8. A method of training an image generation model, the method comprising:

obtaining a first training set including a first training image and a second training image, wherein the second training image depicts an object from the first training image in a different view;

training, using the first training set during a first training stage, an image generation model to generate a synthetic image that preserves an identity and changes an orientation of an object from an input image;

obtaining a second training set including a training foreground image, a training background image, and a ground-truth composite image that depicts an object from the training foreground image in a scene from the training background image; and

training, using the second training set during a second training stage, the image generation model to generate a composite image based on an input foreground image and an input background image, wherein the composite image depicts an object from the input foreground image in a scene from the input background image.

9. The method of claim 8, wherein training the image generation model during the first training stage comprises:

generating a preliminary output based on the first training image;

computing an identity preserving loss based on the preliminary output and the second training image; and

updating parameters of the image generation model based on the identity preserving loss.

10. The method of claim 8, wherein training the image generation model during the first training stage comprises:

initializing the image generation model using parameters of a pre-trained base model; and

freezing an encoder layer of the image generation model during the first training stage.

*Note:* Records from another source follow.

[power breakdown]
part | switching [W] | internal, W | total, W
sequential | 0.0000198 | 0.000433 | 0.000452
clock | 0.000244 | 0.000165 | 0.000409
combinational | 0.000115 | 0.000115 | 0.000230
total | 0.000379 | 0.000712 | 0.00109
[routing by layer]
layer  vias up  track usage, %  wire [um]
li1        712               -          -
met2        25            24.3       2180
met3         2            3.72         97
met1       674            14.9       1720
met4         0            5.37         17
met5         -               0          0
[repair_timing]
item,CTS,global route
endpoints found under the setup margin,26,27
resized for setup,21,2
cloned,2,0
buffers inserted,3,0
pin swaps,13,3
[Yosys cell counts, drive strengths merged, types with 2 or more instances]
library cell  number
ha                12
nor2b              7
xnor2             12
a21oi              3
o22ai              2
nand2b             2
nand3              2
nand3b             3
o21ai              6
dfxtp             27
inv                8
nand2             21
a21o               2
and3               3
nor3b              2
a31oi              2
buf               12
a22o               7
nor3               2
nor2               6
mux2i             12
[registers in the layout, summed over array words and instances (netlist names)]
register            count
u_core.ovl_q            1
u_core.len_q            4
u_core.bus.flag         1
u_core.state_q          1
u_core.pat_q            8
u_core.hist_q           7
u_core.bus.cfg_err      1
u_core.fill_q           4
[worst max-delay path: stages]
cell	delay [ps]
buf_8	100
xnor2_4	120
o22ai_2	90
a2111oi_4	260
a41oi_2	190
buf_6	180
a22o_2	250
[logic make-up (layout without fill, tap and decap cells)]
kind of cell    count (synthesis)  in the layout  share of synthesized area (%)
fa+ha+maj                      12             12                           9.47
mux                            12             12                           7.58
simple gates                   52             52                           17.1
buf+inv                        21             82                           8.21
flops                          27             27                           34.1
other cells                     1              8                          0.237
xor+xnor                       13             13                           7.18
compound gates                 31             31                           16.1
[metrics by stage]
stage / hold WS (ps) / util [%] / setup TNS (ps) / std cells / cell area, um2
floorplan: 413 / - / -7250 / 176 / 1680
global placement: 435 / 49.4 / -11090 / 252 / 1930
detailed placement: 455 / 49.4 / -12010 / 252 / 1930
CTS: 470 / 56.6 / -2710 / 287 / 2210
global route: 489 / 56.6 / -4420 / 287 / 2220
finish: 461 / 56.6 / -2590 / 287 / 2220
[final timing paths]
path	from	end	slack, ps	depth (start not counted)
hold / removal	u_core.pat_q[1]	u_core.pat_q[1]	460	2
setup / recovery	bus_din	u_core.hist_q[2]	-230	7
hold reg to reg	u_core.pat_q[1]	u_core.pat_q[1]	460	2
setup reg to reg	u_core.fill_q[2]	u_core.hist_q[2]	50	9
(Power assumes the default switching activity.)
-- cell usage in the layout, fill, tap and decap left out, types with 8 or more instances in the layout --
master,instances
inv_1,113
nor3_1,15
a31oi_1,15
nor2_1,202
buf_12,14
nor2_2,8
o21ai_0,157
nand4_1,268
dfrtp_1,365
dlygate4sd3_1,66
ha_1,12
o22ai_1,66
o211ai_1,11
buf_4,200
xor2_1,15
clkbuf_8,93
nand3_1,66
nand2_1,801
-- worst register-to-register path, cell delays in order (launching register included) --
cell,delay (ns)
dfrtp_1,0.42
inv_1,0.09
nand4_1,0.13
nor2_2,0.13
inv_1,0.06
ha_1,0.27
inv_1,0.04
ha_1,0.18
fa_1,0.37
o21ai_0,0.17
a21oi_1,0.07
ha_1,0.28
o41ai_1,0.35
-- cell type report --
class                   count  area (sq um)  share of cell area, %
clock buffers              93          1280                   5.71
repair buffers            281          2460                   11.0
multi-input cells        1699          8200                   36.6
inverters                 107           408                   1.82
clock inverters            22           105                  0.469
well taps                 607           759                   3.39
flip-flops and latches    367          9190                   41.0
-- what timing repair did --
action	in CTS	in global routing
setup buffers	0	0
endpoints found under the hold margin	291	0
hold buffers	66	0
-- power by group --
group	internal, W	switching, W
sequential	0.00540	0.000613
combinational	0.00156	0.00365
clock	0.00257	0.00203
==> config.mk <==
export PLATFORM = sky130hd
export DESIGN_NAME = serial_adder
export DESIGN_NICKNAME = d
export VERILOG_FILES = /design/src/rtl/serial_adder.sv
export SDC_FILE = /design/constraint.sdc
export NUM_CORES = 1
export LEC_CHECK = 0
export ABC_CLOCK_PERIOD_IN_PS = 3800
export CAP_MARGIN = 20
export CORE_UTILIZATION = 44
export DETAILED_ROUTE_END_ITERATION = 7
export PLACE_DENSITY = 0.71
export SLEW_MARGIN = 40
export SYNTH_ARGS = -nofsm -noshare
export SYNTH_HDL_FRONTEND = slang
export SYNTH_SLANG_ARGS = --single-unit
==> constraint.sdc <==
create_clock -name clk -period 3.8 [get_ports clk]
set_clock_uncertainty 0.1 [all_clocks]
set_input_delay 0.57 -clock clk [delete_from_list [all_inputs] [get_ports clk]]
set_output_delay 0.57 -clock clk [all_outputs]
set_load 0.03 [all_outputs]
==> src/rtl/serial_adder.sv <==
`default_nettype none
// ============================================================================
//  Module      : serial_adder
//  Description : Bit-serial two's-complement adder/subtractor. One full-adder
//                cell and a carry flip-flop produce one result bit per clock,
//                LSB first. Start/busy/done handshake; sum, carry-out and
//                signed overflow are held until the next result completes.
//  Revision    : 1.0 - initial release
// ============================================================================
module serial_adder #(
    parameter int WIDTH = 8
) (
    input  logic             clk,
    input  logic             rst,
    input  logic             start,
    input  logic             sub,
    input  logic [WIDTH-1:0] a,
    input  logic [WIDTH-1:0] b,
    output logic             busy,
    output logic             done,
    output logic [WIDTH-1:0] sum,
    output logic             cout,
    output logic             ovf
);

    // Counter must hold 0..WIDTH-1; derived here so it cannot be overridden.
    localparam int CNT_W = $clog2(WIDTH + 1);
    localparam logic [CNT_W-1:0] c_last_bit = CNT_W'(WIDTH - 1);

    typedef enum logic [1:0] {
        ST_IDLE = 2'd0,
        ST_RUN  = 2'd1,
        ST_DONE = 2'd2
    } state_t;

    state_t           r_state;
    logic [WIDTH-1:0] r_op_a;
    logic [WIDTH-1:0] r_op_b;
    // Only the upper WIDTH-1 result bits need storage: the final bit is
    // produced combinationally on the last RUN cycle and goes straight to sum.
    logic [WIDTH-2:0] r_res;
    logic [CNT_W-1:0] r_cnt;
    logic             r_carry;

    logic             w_sum_bit;
    logic             w_carry_nxt;
    logic [WIDTH-1:0] w_res_nxt;

    // Single full-adder cell operating on the current LSBs.
    assign w_sum_bit   = r_op_a[0] ^ r_op_b[0] ^ r_carry;
    assign w_carry_nxt = (r_op_a[0] & r_op_b[0]) |
                         (r_op_a[0] & r_carry)   |
                         (r_op_b[0] & r_carry);
    assign w_res_nxt   = {w_sum_bit, r_res};

    // Control FSM, serial datapath and registered outputs.
    always_ff @(posedge clk) begin
        if (rst) begin
            r_state <= ST_IDLE;
            r_op_a  <= '0;
            r_op_b  <= '0;
            r_res   <= '0;
            r_cnt   <= '0;
            r_carry <= 1'b0;
            busy    <= 1'b0;
            done    <= 1'b0;
            sum     <= '0;
            cout    <= 1'b0;
            ovf     <= 1'b0;
        end else begin
            done <= 1'b0;
            case (r_state)
                ST_IDLE, ST_DONE: begin
                    if (start) begin
                        // Subtraction is a + ~b + 1: invert B, seed carry with 1.
                        r_op_a  <= a;
                        r_op_b  <= sub ? ~b : b;
                        r_carry <= sub;
                        r_cnt   <= '0;
                        busy    <= 1'b1;
                        r_state <= ST_RUN;
                    end else begin
                        r_state <= ST_IDLE;
                    end
                end
                ST_RUN: begin
                    r_op_a  <= {1'b0, r_op_a[WIDTH-1:1]};
                    r_op_b  <= {1'b0, r_op_b[WIDTH-1:1]};
                    r_res   <= w_res_nxt[WIDTH-1:1];
                    r_carry <= w_carry_nxt;
                    r_cnt   <= r_cnt + 1'b1;
                    if (r_cnt == c_last_bit) begin
                        // r_carry is the carry into the MSB on this cycle.
                        sum     <= w_res_nxt;
                        cout    <= w_carry_nxt;
                        ovf     <= r_carry ^ w_carry_nxt;
                        done    <= 1'b1;
                        busy    <= 1'b0;
                        r_state <= ST_DONE;
                    end
                end
                default: begin
                    busy    <= 1'b0;
                    r_state <= ST_IDLE;
                end
            endcase
        end
    end

endmodule
`default_nettype wire

==> flow_metrics.py <==
metrics = {
    "drt": {
        "drt_first_pass_iters": 4,
        "initialDrtViolationCount": 90,
        "vias": 1497,
        "final_antenna_net_count": 0,
        "routedWlPerCell_um": 12.86,
        "post-route-drc-count": 0,
        "totalWireLength_um": 3498,
        "vias_per_cell": 5.504,
    },
    "global_routing": {
        "grt_max_degree": 40,
        "grt_pass1_wl_um": 5733,
        "grt.total_usage": 0.1724,
        "first_global_vias": 1290,
        "antenna_found_initial": 0,
        "grt-ovfl-total": 0,
    },
    "sta": {
        "period_needed_ps": 2097,
        "tightest_slew_ps": 757.2,
        "finalSetupTns_ps": 0,
        "holdWs_ps": 368.8,
        "relSlewSlack": 0.4952,
        "finalHoldViolCount": 0,
        "setup_violations": 0,
        "finalCritPeriodShare": 0.5519,
        "grt_setup_unrepaired": "no",
        "fmax_mhz": 476.8,
        "drv_slew": 0,
    },
    "placement": {
        "dp_hpwl_um": 2170,
        "place_area_um2": 2110,
        "place_congestion": 0.7188,
        "port_buffers": 31,
    },
    "worst_setup_path": {
        "cp-start-kind": "primary input",
        "worst_ep_required_time_ps": 3880,
        "critPathKind": "in -> reg",
        "cp_max_fo": 39,
        "crit_path_end_kind": "register",
        "worst_ep_arrival_time_ps": 2170,
    },
    "layout": {
        "num_antenna_cells": 0,
        "layout-drive-gt1-share": 0.06757,
        "final_area_um2": 2193,
        "final_common_cell": "dfxtp_1",
        "final_nets": 245,
        "fill_cells": 397,
        "final_cell_mix": "dfxtp_1 (42), a21oi_1 (39), clkdlybuf4s50_1 (31), nand3_1 (19), nand2_1 (17)",
        "syn2layout_area_growth_pct": 18.29,
    },
    "synthesis": {
        "synth_top_area_cell": "dfxtp_1",
        "ys_seq_area_frac": 0.4534,
        "synth.avg_cell_area_um2": 9.180,
        "synth_ff_type": "dfxtp_1",
        "synthCells": 202,
        "ys_types": 27,
        "ys_seq_elements": 42,
        "yosysWarningCount": 0,
        "syn_area_um2": 1854,
        "ys_async_sr_fraction": 0,
        "synth_edf_count": 0,
        "synth_area_leaders": "dfxtp_1 (45%), a21oi_1 (11%), a22oi_1 (6.1%), nand3_1 (5.1%), nand2b_1 (4.4%)",
        "yosys.area.top_type_share": 0.4534,
        "syn_nets": 224,
    },
    "clock_network": {
        "path_clk_slew_ps": 70,
        "clockBufferDepth": 2,
        "postCtsHoldBufs": 0,
        "clock-sinks": 42,
        "htreeDepth": 2,
        "clkLatencyLatePin_ps": 290,
        "clockRootBuffer": "clkbuf_8",
        "cts_buffers": 5,
        "cts_tree": "built",
        "post_cts_buffers": 0,
        "post_cts_resized": 0,
    },
    "floorplanning": {
        "die_x_um": 66.92,
        "rows": 23,
        "core-area_um2": 4029,
        "start_util": 0.4602,
        "die_h_um": 66.92,
        "io_pins": 32,
        "die_area_um2": 4478,
    },
    "min_path": {
        "hold_class": "reg -> reg",
    },
    "status": {
        "status": "finished, final reports clean",
    },
    "power_and_ir_drop": {
        "power_per_cell_area_nw_per_um2": 386.7,
        "p_leak_nw": 0.8079,
        "ir_drop_mv": 0.2302,
    },
    "job": {
        "drv_cap": 0,
    },
}
## flip-flops by register name, indices dropped and copies added (netlist names)
signal and flops:
busy 1, r_carry 1, r_op_b 8, r_state 2
r_cnt 4, cout 1, ovf 1, r_op_a 8
sum 8, done 1, r_res 7
## final cells by class
type	count	area, um^2	area share
Clock buffer	6	82.58	0.03765
Inverter	1	3.754	0.001711
Timing Repair Buffer	33	325.3	0.1483
Sequential cell	42	840.8	0.3833
Tap cell	50	62.56	0.02852
Multi-Input combinational cell	140	878.3	0.4005
## worst paths after layout
path / start / endpoint / slack [ps] / cells past startpoint
worst min-delay path: r_op_a[1]$_SDFFE_PP0P_ / r_op_a[1]$_SDFFE_PP0P_ / 370 / 2
worst max-delay path: rst / r_cnt[3]$_SDFFE_PP0P_ / 1700 / 5
worst min register to register: r_op_a[1]$_SDFFE_PP0P_ / r_op_a[1]$_SDFFE_PP0P_ / 370 / 2
worst max register to register: r_cnt[0]$_SDFFE_PP0P_ / sum[7]$_SDFFE_PP0P_ / 2090 / 4
## where the power goes
group	internal [W]	total, W	switching [W]	leakage [nW]
logic	0.0000464	0.000101	0.0000547	0.423
registers	0.000458	0.000469	0.0000116	0.342
clock network	0.000140	0.000278	0.000138	0.0431
## synthesized netlist by cell type, types with 3 or more instances
cell type,count
buf_6,5
buf_2,9
nand3_1,19
and3_1,3
nand2b_1,13
nand2_1,17
xor2_1,8
dfxtp_1,42
a21oi_1,39
a22oi_1,15
a31o_1,9
buf_4,4
## stage by stage
step | power, W | setup WS, ps | utilization | instances
detailed placement | 0.0005808 | 1399 | 0.5236 | 266
global route | 0.0008860 | 1654 | 0.5444 | 272
finish | 0.0008482 | 1703 | 0.5444 | 272
global placement | 0.0005795 | 1426 | 0.5230 | 266
floorplan | 0.0005536 | 2358 | - | 202
CTS | 0.0008577 | 1708 | 0.5441 | 272
## critical path: stages
cell	delay, ps
clkdlybuf4s50_1	460
buf_4	350
inv_1	290
and3_1	250
mux2_4	250
## cells by family after synthesis
group                    Yosys count  synth area share
flip-flops                        42            0.4534
adder cells (fa/ha/maj)            2           0.01754
XOR/XNOR                           9           0.04251
multiplexers                       2           0.01619
buffers and inverters             20           0.07489
AND/OR/NAND/NOR                   61            0.1748
AO/OA/AOI/OAI                     66            0.2207
## layer usage
layer  up-vias  wire, um  GRT usage
li1        748         -          -
met1       703      1673     0.2042
met2        39      1596     0.2866
met3         7       169    0.05137
met4         0        58    0.07181
met5         -         0          0
No activity file was read; power rests on OpenSTA's default activity.
File: src/rtl/rgb565_video_framer.sv
// Frames an RGB565 pixel stream into AXI4-Stream RGB888 beats with tuser on the first
// pixel of a frame and tlast on the last pixel of each line; starts and stops on whole frames.
module rgb565_video_framer #(
    parameter int H_ACTIVE = 800,
    parameter int V_ACTIVE = 480
) (
    input  logic        i_clk,
    input  logic        i_rst,
    input  logic        i_enable,
    input  logic [15:0] i_data,
    input  logic        i_valid,
    output logic        o_ready,
    output logic [23:0] m_axis_tdata,
    output logic        m_axis_tvalid,
    input  logic        m_axis_tready,
    output logic        m_axis_tuser,
    output logic        m_axis_tlast,
    output logic        o_frame_done,
    output logic        o_busy
);

    localparam int XW = (H_ACTIVE > 1) ? $clog2(H_ACTIVE) : 1;
    localparam int YW = (V_ACTIVE > 1) ? $clog2(V_ACTIVE) : 1;
    localparam logic [XW-1:0] X_MAX = XW'(H_ACTIVE - 1);
    localparam logic [YW-1:0] Y_MAX = YW'(V_ACTIVE - 1);

    typedef enum logic [1:0] {
        IDLE   = 2'd0,
        ACTIVE = 2'd1,
        DRAIN  = 2'd2
    } state_t;

    // eof marks the beat whose transfer completes the frame
    typedef struct packed {
        logic [23:0] data;
        logic        user;
        logic        last;
        logic        eof;
    } beat_t;

    state_t          state, state_nxt;
    logic [XW-1:0]   x_cnt;
    logic [YW-1:0]   y_cnt;
    beat_t           beat_q, beat_nxt;
    logic            tvalid_q;
    logic            done_q;

    logic x_last, y_last, ready, accept, xfer, frame_end;

    function automatic logic [23:0] expand(input logic [15:0] d);
        return {d[15:11], 3'b000, d[10:5], 2'b00, d[4:0], 3'b000};
    endfunction

    assign x_last    = (x_cnt == X_MAX);
    assign y_last    = (y_cnt == Y_MAX);
    assign ready     = (state == ACTIVE) && (!tvalid_q || m_axis_tready);
    assign accept    = i_valid && ready;
    assign xfer      = tvalid_q && m_axis_tready;
    assign frame_end = accept && x_last && y_last;

    always_ff @(posedge i_clk) begin
        if (i_rst) state <= IDLE;
        else       state <= state_nxt;
    end

    always_comb begin
        state_nxt = state;
        case (state)
            IDLE:    if (i_enable) state_nxt = ACTIVE;
            ACTIVE:  if (frame_end && !i_enable) state_nxt = DRAIN;
            DRAIN:   if (xfer) state_nxt = IDLE;
            default: state_nxt = IDLE;
        endcase
    end

    always_ff @(posedge i_clk) begin
        if (i_rst || state == IDLE) begin
            x_cnt <= '0;
            y_cnt <= '0;
        end else if (accept) begin
            if (x_last) begin
                x_cnt <= '0;
                y_cnt <= y_last ? '0 : y_cnt + YW'(1);
            end else begin
                x_cnt <= x_cnt + XW'(1);
            end
        end
    end

    always_comb begin
        beat_nxt.data = expand(i_data);
        beat_nxt.user = (x_cnt == '0) && (y_cnt == '0);
        beat_nxt.last = x_last;
        beat_nxt.eof  = x_last && y_last;
    end

    // A beat leaving and a pixel arriving in the same cycle keeps tvalid high
    always_ff @(posedge i_clk) begin
        if (i_rst) begin
            beat_q   <= '0;
            tvalid_q <= 1'b0;
        end else if (accept) begin
            beat_q   <= beat_nxt;
            tvalid_q <= 1'b1;
        end else if (xfer) begin
            tvalid_q <= 1'b0;
        end
    end

    always_ff @(posedge i_clk) begin
        if (i_rst) done_q <= 1'b0;
        else       done_q <= xfer && beat_q.eof;
    end

    assign o_ready       = ready;
    assign m_axis_tdata  = beat_q.data;
    assign m_axis_tuser  = beat_q.user;
    assign m_axis_tlast  = beat_q.last;
    assign m_axis_tvalid = tvalid_q;
    assign o_frame_done  = done_q;
    assign o_busy        = (state != IDLE);

endmodule
File: config.mk
export PLATFORM = sky130hd
export DESIGN_NAME = rgb565_video_framer
export DESIGN_NICKNAME = d
export VERILOG_FILES = /design/src/rtl/rgb565_video_framer.sv
export SDC_FILE = /design/constraint.sdc
export NUM_CORES = 1
export LEC_CHECK = 0
export CAP_MARGIN = 20
export CORE_ASPECT_RATIO = 1.4
export CORE_UTILIZATION = 45
export DETAILED_ROUTE_END_ITERATION = 10
export GPL_ROUTABILITY_DRIVEN = 0
export GPL_TIMING_DRIVEN = 0
export PLACE_DENSITY = 0.74
export SLEW_MARGIN = 20
export SYNTH_ARGS = -nofsm -noshare
export SYNTH_HDL_FRONTEND = slang
export SYNTH_SLANG_ARGS = --single-unit
File: constraint.sdc
create_clock -name i_clk -period 2.6 [get_ports i_clk]
set_clock_uncertainty 0.2 [all_clocks]
set_input_delay 0.52 -clock i_clk [delete_from_list [all_inputs] [get_ports i_clk]]
set_output_delay 0.52 -clock i_clk [all_outputs]
set_load 0.005 [all_outputs]
# Word-level counts from Yosys, hierarchy flattened
# Index checks and enable logic that the tools add are counted.
[classes]
div_mod_pow = 0
muxes = 8
n_shift = 0
bitwise_logic = 0
n_eq_ne = 7
n_mul = 0
reduce_logical = 20
add_sub_neg = 2
order_cmp = 0
[ops]
columns = ["operator", "count"]
rows = [
  ["$add A10 B1 Y10 const B", 1],
  ["$eq A10 B10 Y1 const B", 1],
  ["$logic_not A10 Y1", 1],
  ["$mux W10", 1],
  ["$add A9 B1 Y9 const B", 1],
  ["$eq A9 B9 Y1 const B", 1],
  ["$logic_and A1 B1 Y1", 9],
  ["$logic_not A9 Y1", 1],
  ["$mux W9", 1],
  ["$mux W2", 3],
  ["$pmux W2 S3", 1],
  ["$ne A2 B2 Y1 const B", 2],
  ["$reduce_bool A2 Y1", 2],
  ["$reduce_and A3 Y1", 1],
  ["$eq A2 B1 Y1 const B", 1],
  ["$eq A2 B2 Y1 const B", 1],
  ["$logic_not A1 Y1", 2],
  ["$logic_not A2 Y1", 1],
  ["$logic_or A1 B1 Y1", 2],
  ["$mux W1", 2],
  ["$ne A2 B1 Y1 const B", 1],
  ["$reduce_and A2 Y1", 1],
]
[word_totals]
word_cells = 46
latchBits = 0
mem_count = 0
ramBits = 0
output_inout_bits = 30
register_bits = 42
romBits = 0

# Longest topological paths before layout
# Gate-level depths: netlist of run 1.
[depth]
depth_word = 9
mapped_depth = 6
ltp_nobuf = 6

# Least setup slack after synthesis of run 1
# No wires, ideal clock.
[synth_timing]
path_kind = "register -> register"
start = "reg x_cnt[0]"
end = "reg y_cnt[8]"
t_required_ns = 2.279
path_slack_ns = 0.524
t_arrival_ns = 1.755
setup_time_ns = 0.121
path_buffers = 1
path_stages_with_launch = 7
period_less_slack_ns = 2.076
cell_sequence = "dfxtp_1 -> ha_1 -> nand4_1 -> or3_1 -> buf_2 -> nor4_1 -> mux2_2"
[synth_between]
elab_chain_cells = 2
[synth_rtl]
columns = ["item", "line_no", "rtl"]
rows = [
  ["from (decl)", "42", "logic [XW-1:0] x_cnt;"],
  ["from (signal assigned)", "85", "x_cnt <= x_cnt + XW'(1);"],
  ["$eq A10 B10 Y1", "54", "assign x_last = (x_cnt == X_MAX);"],
  ["$reduce_and A2 Y1 (no source line)", "n/a", ""],
  ["to (signal assigned)", "83", "y_cnt <= y_last ? '0 : y_cnt + YW'(1);"],
  ["to (decl)", "43", "logic [YW-1:0] y_cnt;"],
]
# No other way between the ends.
# A chain may end at the register's enable or synchronous reset.

# Worst setup path after layout of run 1
[layout_timing]
start = "in i_valid"
end = "reg y_cnt[8]"
[layout_between]
elab_chain_cells = 2
[layout_rtl]
columns = ["item", "line_no", "rtl"]
rows = [
  ["from (decl)", "11", "input logic i_valid,"],
  ["$logic_and A1 B1 Y1", "57", "assign accept = i_valid && ready;"],
  ["$reduce_and A2 Y1 (no source line)", "n/a", ""],
]
# No other way between the ends.

==> flow_summary.ini, run 1 <==
[worst_setup_path]
crit_chain = clkdlybuf4s50_1, nand4_1, or3_1, buf_2, nor4_1, mux2_2
start_kind = primary input
critPathMaxFanout = 9
worst_ep_required_time_ps = 2590
arrival_ps = 2400
crit_path_max_incr_delay_ps = 580
slowest_stage = clkdlybuf4s50_1
reg2reg_depth = 6
crit_path_end_kind = flop
path_class = primary input to flop

[clocking]
clkLatencyLatePin_ps = 290
cts_tree = built
cts_max_level = 2
root_buffer = clkbuf_8
cts_sinks = 42
clk_pin_slew_ps = 70
cts_buffers = 5
clock_path_buffers = 2

[timing]
slew_headroom = 0.4654
hold_viol = 0
slew_viol_final = 0
tightest_slew_ps = 800.2
finalSetupTns_ps = 0
fmax_mhz = 415.6
grt_setup_unrepaired = false
layout_min_cycle_time_ps = 2406
final.period_utilization = 0.9255
setup_viol = 0

[global_routing]
grt_pass1_vias = 1679
gr-usage-met1 = 0.2209
grt_max_degree = 13
use_met2 = 0.3607
grt_pass1_wl_um = 7424
grt.total_usage = 0.2024
grt_overflow_total = 0
grt_util_met3 = 0.04829
top_usage_layer = met2
antenna_found_initial = 0

[drt]
drt_pass1_iterations = 4
viasPerCell = 5.074
vias = 1908
drt_wl_total_um = 4381
drtIter0Drc = 84
drcViolationCount = 0
wire_per_inst_um = 11.65
ant_nets = 0

[power]
p_comb_frac = 0.126
fin_total_pwr_mw = 1.216
power.internal_uw = 929.6
p_sw_uw = 286.9
seqPwrFrac = 0.549
peakVddDrop_uv = 281.2
leakagePower_nw = 0.9688
clkPwrFrac = 0.325
p_sw_frac = 0.2358
p_per_area_mw_per_mm2 = 454.9

[floorplanning]
die_x_um = 59.30
rows = 28
die_area_mm2 = 0.004875
io_pins = 51
die_y_um = 82.22
core-area_mm2 = 0.004309
initial_core_util = 0.4800

[synthesis]
ys_top_cells_by_area = dfxtp_1 (41%), buf_4 (8.7%), nand2_1 (8.2%), a21oi_1 (7.3%), nand4_1 (3.3%)
ys.flop_type = dfxtp_1
synth_area_mm2 = 0.002068
syn_avg_cell_area_um2 = 7.955
ys_warn_count = 0
yosysSeqAreaShare = 0.4065
synth_async_sr_flop_share = 0
synth_top_area_cell = dfxtp_1
synth_seq_cells = 42
synth_top_area_frac = 0.4065
synth_edf_count = 0
synthCells = 260
synth_cell_types = 36

[final_layout]
drive_above_1_share = 0.1329
antenna_cells = 0
layout-area-overhead-vs-synth_pct = 29.28
nets = 341
fill_cells = 418
fin_area_mm2 = 0.002674
final_core_util = 0.6205

[job]
drv_cap = 0

[place]
dp_hpwl_um = 3184
io_buffers = 42
place_area_mm2 = 0.002590

[hold_path]
min_path_cells = 2
hp-class = flop to flop

[outcome]
outcome = finished clean
timing repair:
item | CTS | global route
endpoints found under the setup margin | 0 | 1
setup buffers | 0 | 0
gates resized for setup | 0 | 2
hold buffers | 0 | 0
state kept, by name, indices dropped and copies added, names as in the netlist:
register and cells:
m_axis_tuser 1, m_axis_tdata 16, state 2, y_cnt 9
beat_q 1, x_cnt 10, m_axis_tlast 1, o_frame_done 1
m_axis_tvalid 1
cell families (layout without fill, tap and decap cells):
| group | after synthesis | in the layout | synth area share |
|---|---|---|---|
| and+or+nand+nor | 109 | 109 | 0.2692 |
| muxes | 1 | 1 | 0.005444 |
| buffers and inverters | 45 | 94 | 0.1270 |
| other | 1 | 8 | 0.001813 |
| xor gates and xnor gates | 4 | 4 | 0.01694 |
| DFF | 42 | 42 | 0.4065 |
| AOI/OAI and AO/OA | 54 | 54 | 0.1488 |
| adders and majority gates | 4 | 4 | 0.02420 |
path summary, 6_finish.rpt:
path              slack [ps]                        end                       from
hold reg to reg          250  m_axis_tuser$_SDFFE_PP0N_  m_axis_tuser$_SDFFE_PP0N_
setup / recovery         190      y_cnt[8]$_SDFFE_PP0N_                    i_valid
setup reg to reg         380      y_cnt[8]$_SDFFE_PP0N_      x_cnt[0]$_SDFFE_PP0N_
hold / removal           250  m_axis_tuser$_SDFFE_PP0N_  m_axis_tuser$_SDFFE_PP0N_
power by group through the flow:
stage	registers, mW	clock network [mW]	logic (mW)
finish	0.668	0.396	0.153
global route	0.670	0.436	0.170
CTS	0.668	0.413	0.154
detailed placement	0.683	0	0.153
global placement	0.683	0	0.153
floorplan	0.681	0	0.0771
layer usage:
metal,vias to the layer above,share of wire
met4,0,0.013
met3,6,0.068
met1,870,0.42
met5,-,0
met2,49,0.50
li1,983,-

11. The method of claim 10, wherein training the image generation model during the second training stage comprises:

training the encoder layer of the image generation model during the second training stage.

12. The method of claim 8, wherein training the image generation model during the second training stage comprises:

generating a preliminary composite output based on the training foreground image and the training background image;

computing a compositing loss based on the preliminary composite output and the ground-truth composite image; and

updating parameters of the image generation model based on the compositing loss.

13. The method of claim 8, wherein training the image generation model during the second training stage comprises:

freezing an image encoder of the image generation model during the second training stage.

14. The method of claim 13, wherein training the image generation model during the first training stage comprises:

training the image encoder of the image generation model during the first training stage.

15. The method of claim 8, wherein obtaining the second training set comprises:

obtaining a video; and

extracting the first training image from a first frame of the video and the second training image from a second frame of the video.

16. The method of claim 8, wherein obtaining the second training set comprises:

obtaining a preliminary image; and

applying a transformation or a perturbation to the preliminary image to obtain the training foreground image.

17. An apparatus comprising:

at least one processor;

at least one memory including instructions executable by the at least one processor; and

an image generation model comprising parameters stored in the at least one memory and trained to encode a foreground image to obtain a foreground embedding that preserves an identity of an object in the foreground image and generate a composite image based on a background image and the foreground embedding, wherein the composite image depicts the object from the foreground image within a scene from the background image.

18. The apparatus of claim 17, wherein:

the image generation model comprises an image encoder that encodes the foreground image and an image generator that generates the composite image.

19. The apparatus of claim 18, wherein:

the image encoder comprises a base encoder and a content adapter.

20. The apparatus of claim 17, wherein:

the image generation model comprises a diffusion U-Net.